Réponses de la Ministre: https://www.lachambre.be/doc/CCRI/pdf/55/ic096.pdf
Sophie Rohonyi (DéFI): Merci, madame la ministre, pour vos réponses, même si elles me laissent complètement sur ma faim, comme mes collègues, et à l’instar des questions que je vous ai adressées en séance plénière. Que les choses soient claires: nous ne remettons pas du tout en cause l’indépendance du KCE. Nous remettons en cause les éléments qui ont servi à établir cette étude, et leur caractère incomplet. Entre-temps, des maternités ont dû fermer. Les maternités n’ont pas uniquement comme devoir de gérer des accouchements, mais aussi des suivis pré et post-natals. Elles jouent aussi un rôle dans la détection de maladies chez le nourrisson. Ce suivi nécessite une certaine proximité qui serait mise à mal avec la fermeture de ces maternités. Il n’est pas du tout question de réagir sous le coup de l’émotion, mais d’être réaliste et pragmatique. C’est notre rôle.
Je regrette également que vous soyez favorable à cette fermeture sur la base de cette étude avant même que l’on ait pu obtenir des garanties réelles, notamment quant à la reconversion des sages-femmes vers d’autres professions. Par conséquent, leur vocation ne sera pas respectée. Vous laissez les réseaux hospitaliers gérer seuls ces réorientations et je trouve cela particulièrement injuste. Quant à l’argument qui consiste à dire que nous n’avons pas à nous plaindre parce que la situation serait plus grave en France, je ne pense pas que dire que le pire existe ailleurs soit un argument. En France, j’observe qu’il faut parfois plus d’une heure de trajet pour aller accoucher. Comme je l’ai dit, cela pose de vrais problèmes d’accessibilité. En vingt ans, la moitié des maternités ont dû fermer en France. De plus, je pense qu’il ne faut pas comparer des pommes et de poires. En France, cette politique de fermeture massive des maternités a eu lieu pour viser le seuil de 300 accouchements par an. Nous ne poursuivions pas du tout la même logique en Belgique.

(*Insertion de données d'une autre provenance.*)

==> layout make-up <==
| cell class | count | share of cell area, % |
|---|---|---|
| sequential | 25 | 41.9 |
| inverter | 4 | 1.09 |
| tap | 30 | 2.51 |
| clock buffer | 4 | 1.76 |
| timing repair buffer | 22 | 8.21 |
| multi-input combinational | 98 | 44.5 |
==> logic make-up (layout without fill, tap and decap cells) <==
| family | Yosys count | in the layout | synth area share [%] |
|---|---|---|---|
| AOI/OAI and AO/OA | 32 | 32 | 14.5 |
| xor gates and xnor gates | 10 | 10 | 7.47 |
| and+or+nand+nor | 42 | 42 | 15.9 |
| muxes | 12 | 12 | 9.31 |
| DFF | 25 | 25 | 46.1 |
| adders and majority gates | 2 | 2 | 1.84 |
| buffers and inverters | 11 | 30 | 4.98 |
==> src/rtl/fw_mbx_pkg.sv <==
package fw_mbx_pkg;

    localparam logic [7:0] DOORBELL_KEY = 8'h96;
    localparam logic [7:0] CMD_SLEEP    = 8'hB4;
    localparam logic [7:0] CMD_WAKE     = 8'hB5;
    localparam logic [7:0] ACK_CODE     = 8'hFA;

    // register offsets from the mailbox base index
    localparam int OFS_DOORBELL = 0;
    localparam int OFS_STATUS   = 2;
    localparam int OFS_CMD      = 3;

    typedef enum logic [1:0] {
        REQ_NONE  = 2'd0,
        REQ_SLEEP = 2'd1,
        REQ_WAKE  = 2'd2
    } req_e;

    typedef struct packed {
        logic       en;
        logic [7:0] ofs;
        logic [7:0] data;
    } host_wr_t;

    function automatic req_e decode_cmd(input logic [7:0] cmd);
        if (cmd == CMD_SLEEP)     return REQ_SLEEP;
        else if (cmd == CMD_WAKE) return REQ_WAKE;
        else                      return REQ_NONE;
    endfunction

endpackage
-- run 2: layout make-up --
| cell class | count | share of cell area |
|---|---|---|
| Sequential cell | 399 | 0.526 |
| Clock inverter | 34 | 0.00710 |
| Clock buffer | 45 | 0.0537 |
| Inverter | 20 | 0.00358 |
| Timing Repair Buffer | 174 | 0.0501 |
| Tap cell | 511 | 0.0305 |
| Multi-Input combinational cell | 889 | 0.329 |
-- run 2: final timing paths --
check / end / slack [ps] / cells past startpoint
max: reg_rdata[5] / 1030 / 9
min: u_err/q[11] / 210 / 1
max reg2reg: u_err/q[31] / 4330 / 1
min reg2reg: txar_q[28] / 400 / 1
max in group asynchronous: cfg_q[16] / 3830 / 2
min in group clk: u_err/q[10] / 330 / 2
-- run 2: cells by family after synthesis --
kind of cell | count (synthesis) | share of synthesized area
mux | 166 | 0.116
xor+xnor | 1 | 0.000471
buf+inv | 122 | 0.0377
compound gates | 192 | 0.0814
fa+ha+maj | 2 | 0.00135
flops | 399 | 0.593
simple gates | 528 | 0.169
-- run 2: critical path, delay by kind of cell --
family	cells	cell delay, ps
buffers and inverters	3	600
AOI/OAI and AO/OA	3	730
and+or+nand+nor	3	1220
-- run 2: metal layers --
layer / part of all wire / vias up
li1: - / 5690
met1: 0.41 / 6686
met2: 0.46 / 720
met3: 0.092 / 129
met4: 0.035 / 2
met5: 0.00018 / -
### config.mk
export PLATFORM = sky130hd
export DESIGN_NAME = nmr_voter
export DESIGN_NICKNAME = d
export VERILOG_FILES = /design/src/rtl/nmr_vote_pkg.sv /design/src/rtl/word_match.sv /design/src/rtl/group_agree.sv /design/src/rtl/bit_majority.sv /design/src/rtl/nmr_voter.sv
export SDC_FILE = /design/constraint.sdc
export NUM_CORES = 1
export LEC_CHECK = 0
export ABC_AREA = 1
export CAP_MARGIN = 20
export CORE_MARGIN = 4
export CORE_UTILIZATION = 45
export DETAILED_ROUTE_END_ITERATION = 7
export DONT_BUFFER_PORTS = 1
export PLACE_DENSITY = 0.56
export SLEW_MARGIN = 0
export SYNTH_ARGS = -nofsm -noshare
export SYNTH_HDL_FRONTEND = slang
export SYNTH_HIERARCHICAL = 1
export SYNTH_SLANG_ARGS = --single-unit
### constraint.sdc
create_clock -name vclk -period 1.12
set_clock_uncertainty 0.2 [all_clocks]
set_input_delay 0.056 -clock vclk [all_inputs]
set_output_delay 0.056 -clock vclk [all_outputs]
set_load 0.05 [all_outputs]
`src/rtl/nest_irq_pkg.sv`:
```
package nest_irq_pkg;

   typedef struct packed {
      logic nmi;   // non-maskable service open
      logic isp;   // in-service level, 0 = high level being serviced
      logic ien;   // global enable
   } irq_flags_t;

   localparam irq_flags_t FLAGS_RST = '{nmi: 1'b0, isp: 1'b1, ien: 1'b0};

endpackage

```
`src/rtl/nest_irq_arb.sv`:
```
module nest_irq_arb #(
   parameter int unsigned NSRC = 8,
   localparam int unsigned IW = (NSRC > 1) ? $clog2(NSRC) : 1
) (
   input  logic            clk_i,
   input  logic            rst_ni,
   input  logic [NSRC-1:0] cand_hi_i,
   input  logic [NSRC-1:0] cand_lo_i,
   output logic            valid_o,
   output logic [IW-1:0]   idx_o,
   output logic            low_o
);

   logic [NSRC-1:0] pool;

   always_comb begin
      low_o = ~(|cand_hi_i);
      pool  = low_o ? cand_lo_i : cand_hi_i;
      idx_o = '0;
      for (int k = NSRC - 1; k >= 0; k--) begin
         if (pool[k]) idx_o = IW'(k);
      end
   end

   assign valid_o = |pool;

   a_r7_winner_is_candidate: assert property (@(posedge clk_i) disable iff (!rst_ni)
      valid_o |-> (((low_o ? cand_lo_i : cand_hi_i) >> idx_o) & NSRC'(1)) != '0);

   a_r7_high_before_low: assert property (@(posedge clk_i) disable iff (!rst_ni)
      (valid_o && low_o) |-> cand_hi_i == '0);

endmodule

```
`src/rtl/nest_irq_stack.sv`:
```
module nest_irq_stack #(
   parameter int unsigned DEPTH = 4,
   parameter int unsigned W = 3,
   localparam int unsigned AW = (DEPTH > 1) ? $clog2(DEPTH) : 1,
   localparam int unsigned CW = $clog2(DEPTH + 1)
) (
   input  logic         clk_i,
   input  logic         rst_ni,
   input  logic         push_i,
   input  logic         pop_i,
   input  logic [W-1:0] data_i,
   output logic [W-1:0] top_o,
   output logic         full_o,
   output logic         empty_o
);

   if (DEPTH < 2 || DEPTH > 64) begin : g_bad_depth
      $error("nest_irq_stack: DEPTH must lie in 2..64");
   end

   logic [W-1:0]  mem_q [DEPTH];
   logic [CW-1:0] cnt_q;

   assign full_o  = (cnt_q == CW'(DEPTH));
   assign empty_o = (cnt_q == '0);
   assign top_o   = mem_q[AW'(cnt_q - CW'(1))];

   always_ff @(posedge clk_i or negedge rst_ni) begin
      if (!rst_ni) begin
         cnt_q <= '0;
         for (int i = 0; i < DEPTH; i++) mem_q[i] <= '0;
      end else if (push_i) begin
         mem_q[AW'(cnt_q)] <= data_i;
         cnt_q <= cnt_q + CW'(1);
      end else if (pop_i) begin
         cnt_q <= cnt_q - CW'(1);
      end
   end

   a_r13_no_push_when_full: assert property (@(posedge clk_i) disable iff (!rst_ni)
      push_i |-> !full_o);

   a_r11_no_pop_when_empty: assert property (@(posedge clk_i) disable iff (!rst_ni)
      pop_i |-> !empty_o);

endmodule

```
`src/rtl/nest_irq_ctrl.sv`:
```
module nest_irq_ctrl
   import nest_irq_pkg::*;
#(
   parameter int unsigned NSRC = 8,
   parameter int unsigned DEPTH = 4,
   localparam int unsigned IW = (NSRC > 1) ? $clog2(NSRC) : 1
) (
   input  logic            clk_i,
   input  logic            rst_ni,
   input  logic [NSRC-1:0] req_i,
   input  logic [NSRC-1:0] prio_i,
   input  logic [NSRC-1:0] mask_i,
   input  logic            nmi_i,
   input  logic            boundary_i,
   input  logic            ei_i,
   input  logic            di_i,
   input  logic            reti_i,
   output logic            ack_o,
   output logic            ack_nmi_o,
   output logic [IW-1:0]   ack_idx_o,
   output logic            ien_o,
   output logic            isp_o
);

   if (NSRC < 2 || NSRC > 64) begin : g_bad_nsrc
      $error("nest_irq_ctrl: NSRC must lie in 2..64");
   end

   localparam int unsigned FW = $bits(irq_flags_t);

   logic [NSRC-1:0] pend_q, cand_hi, cand_lo, clr_vec;
   logic            nmi_q, nmi_pend_q, nmi_edge;
   irq_flags_t      flg_q, flg_d, st_top;
   logic [FW-1:0]   st_top_raw;
   logic            st_full, st_empty, arb_valid, arb_lo;
   logic [IW-1:0]   arb_idx;
   logic            window, take_nmi, take_msk, accept, do_pop;
   logic            ack_q, ack_nmi_q;
   logic [IW-1:0]   ack_idx_q;

   // eligibility: low-level sources need the in-service flag at 1
   assign cand_hi = pend_q & ~mask_i & ~prio_i;
   assign cand_lo = pend_q & ~mask_i & prio_i & {NSRC{flg_q.isp}};

   nest_irq_arb #(.NSRC(NSRC)) u_arb (
      .clk_i     (clk_i),
      .rst_ni    (rst_ni),
      .cand_hi_i (cand_hi),
      .cand_lo_i (cand_lo),
      .valid_o   (arb_valid),
      .idx_o     (arb_idx),
      .low_o     (arb_lo)
   );

   assign window   = boundary_i & ~reti_i & ~flg_q.nmi & ~st_full;
   assign take_nmi = window & nmi_pend_q;
   assign take_msk = window & ~nmi_pend_q & flg_q.ien & arb_valid;
   assign accept   = take_nmi | take_msk;
   assign do_pop   = reti_i & ~st_empty & ~accept;
   assign nmi_edge = nmi_i & ~nmi_q;

   always_comb begin
      clr_vec = '0;
      if (take_msk) clr_vec[arb_idx] = 1'b1;
   end

   nest_irq_stack #(.DEPTH(DEPTH), .W(FW)) u_stack (
      .clk_i   (clk_i),
      .rst_ni  (rst_ni),
      .push_i  (accept),
      .pop_i   (do_pop),
      .data_i  (flg_q),
      .top_o   (st_top_raw),
      .full_o  (st_full),
      .empty_o (st_empty)
   );
   assign st_top = st_top_raw;

   always_comb begin
      flg_d = flg_q;
      if (accept) begin
         flg_d.ien = 1'b0;
         if (take_nmi) flg_d.nmi = 1'b1;
         else          flg_d.isp = arb_lo;
      end else if (do_pop) begin
         flg_d = st_top;
      end else if (!reti_i) begin
         if (ei_i)      flg_d.ien = 1'b1;
         else if (di_i) flg_d.ien = 1'b0;
      end
   end

   always_ff @(posedge clk_i or negedge rst_ni) begin
      if (!rst_ni) begin
         pend_q     <= '0;
         nmi_q      <= 1'b0;
         nmi_pend_q <= 1'b0;
         flg_q      <= FLAGS_RST;
         ack_q      <= 1'b0;
         ack_nmi_q  <= 1'b0;
         ack_idx_q  <= '0;
      end else begin
         pend_q     <= (pend_q & ~clr_vec) | req_i;
         nmi_q      <= nmi_i;
         nmi_pend_q <= nmi_edge | (nmi_pend_q & ~take_nmi);
         flg_q      <= flg_d;
         ack_q      <= accept;
         ack_nmi_q  <= take_nmi;
         ack_idx_q  <= take_msk ? arb_idx : '0;
      end
   end

   assign ack_o     = ack_q;
   assign ack_nmi_o = ack_nmi_q;
   assign ack_idx_o = ack_idx_q;
   assign ien_o     = flg_q.ien;
   assign isp_o     = flg_q.isp;

   a_r4_accept_clears_enable: assert property (@(posedge clk_i) disable iff (!rst_ni)
      ack_o |-> !ien_o);

   a_r3_maskable_needs_enable: assert property (@(posedge clk_i) disable iff (!rst_ni)
      (ack_o && !ack_nmi_o) |-> $past(ien_o));

   a_r5_level_loaded: assert property (@(posedge clk_i) disable iff (!rst_ni)
      (ack_o && !ack_nmi_o) |-> isp_o == ((($past(prio_i) >> ack_idx_o) & NSRC'(1)) != '0));

   a_r9_nmi_keeps_level: assert property (@(posedge clk_i) disable iff (!rst_ni)
      (ack_o && ack_nmi_o) |-> isp_o == $past(isp_o));

   a_r10_nmi_blocks_all: assert property (@(posedge clk_i) disable iff (!rst_ni)
      (flg_q.nmi && boundary_i && !reti_i) |=> !ack_o);

   a_r12_no_take_on_return: assert property (@(posedge clk_i) disable iff (!rst_ni)
      (boundary_i && reti_i) |=> !ack_o);

   a_r2_index_in_range: assert property (@(posedge clk_i) disable iff (!rst_ni)
      ack_o |-> 32'(ack_idx_o) < NSRC);

endmodule

```
`config.mk`:
```
export PLATFORM = sky130hd
export DESIGN_NAME = nest_irq_ctrl
export DESIGN_NICKNAME = d
export VERILOG_FILES = /design/src/rtl/nest_irq_pkg.sv /design/src/rtl/nest_irq_arb.sv /design/src/rtl/nest_irq_stack.sv /design/src/rtl/nest_irq_ctrl.sv
export SDC_FILE = /design/constraint.sdc
export NUM_CORES = 1
export LEC_CHECK = 0
export CORE_UTILIZATION = 46
export DETAILED_ROUTE_END_ITERATION = 7
export HOLD_SLACK_MARGIN = 0.08
export PLACE_DENSITY = 0.76
export SLEW_MARGIN = 10
export SYNTH_ARGS = -nofsm -noshare
export SYNTH_HDL_FRONTEND = slang
export SYNTH_HIERARCHICAL = 1
export SYNTH_SLANG_ARGS = --single-unit
```
`constraint.sdc`:
```
create_clock -name clk_i -period 2.5 [get_ports clk_i]
set_input_delay 0.25 -clock clk_i [delete_from_list [all_inputs] [get_ports clk_i]]
set_output_delay 0.25 -clock clk_i [all_outputs]
set_load 0.03 [all_outputs]
```
`config.mk`:
```
export PLATFORM = sky130hd
export DESIGN_NAME = dbgc_console
export DESIGN_NICKNAME = d
export VERILOG_FILES = /design/src/rtl/dbgc_pkg.sv /design/src/rtl/dbgc_fifo.sv /design/src/rtl/dbgc_irq.sv /design/src/rtl/dbgc_ctrl.sv /design/src/rtl/dbgc_console.sv
export SDC_FILE = /design/constraint.sdc
export NUM_CORES = 1
export LEC_CHECK = 0
export BUFFER_PORTS_ARGS = -buffer_cell sky130_fd_sc_hd__buf_4
export CAP_MARGIN = 40
export CORE_ASPECT_RATIO = 2
export CORE_MARGIN = 4
export CORE_UTILIZATION = 36
export CTS_BUF_LIST = sky130_fd_sc_hd__clkbuf_4
export DETAILED_ROUTE_END_ITERATION = 7
export GPL_ROUTABILITY_DRIVEN = 0
export PLACE_DENSITY = 0.52
export SLEW_MARGIN = 10
export SYNTH_ARGS = -nofsm -noshare
export SYNTH_HDL_FRONTEND = slang
export SYNTH_HIERARCHICAL = 1
export SYNTH_SLANG_ARGS = --single-unit
```
`constraint.sdc`:
```
create_clock -name clk -period 6.4 [get_ports clk]
set_input_delay 0.32 -clock clk [delete_from_list [all_inputs] [get_ports clk]]
set_output_delay 0.32 -clock clk [all_outputs]
set_load 0.03 [all_outputs]
```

Je me permets aussi de vous lancer un appel. Vous soulignez très justement le rôle du KCE dans l’établissement d’études objectives. Je vous propose de solliciter une autre étude, qui serait plus large et qui viserait notre politique des naissances. En effet, aujourd’hui, si des économies peuvent être réalisées, ce n’est pas nécessairement sur l’existence de ces maternités en tant que telles, mais sur des pratiques, notamment sur les césariennes qui coûtent très cher à la sécurité sociale et qui ne sont pas toujours forcément justifiées.
La fermeture de ces maternités va priver ces femmes du droit de choisir vers quel type d’institution se diriger, lorsque la grossesse n’est pas à risque. Cela pose un vrai problème et nécessite une vraie réflexion. Vous pourriez la mener avec le KCE.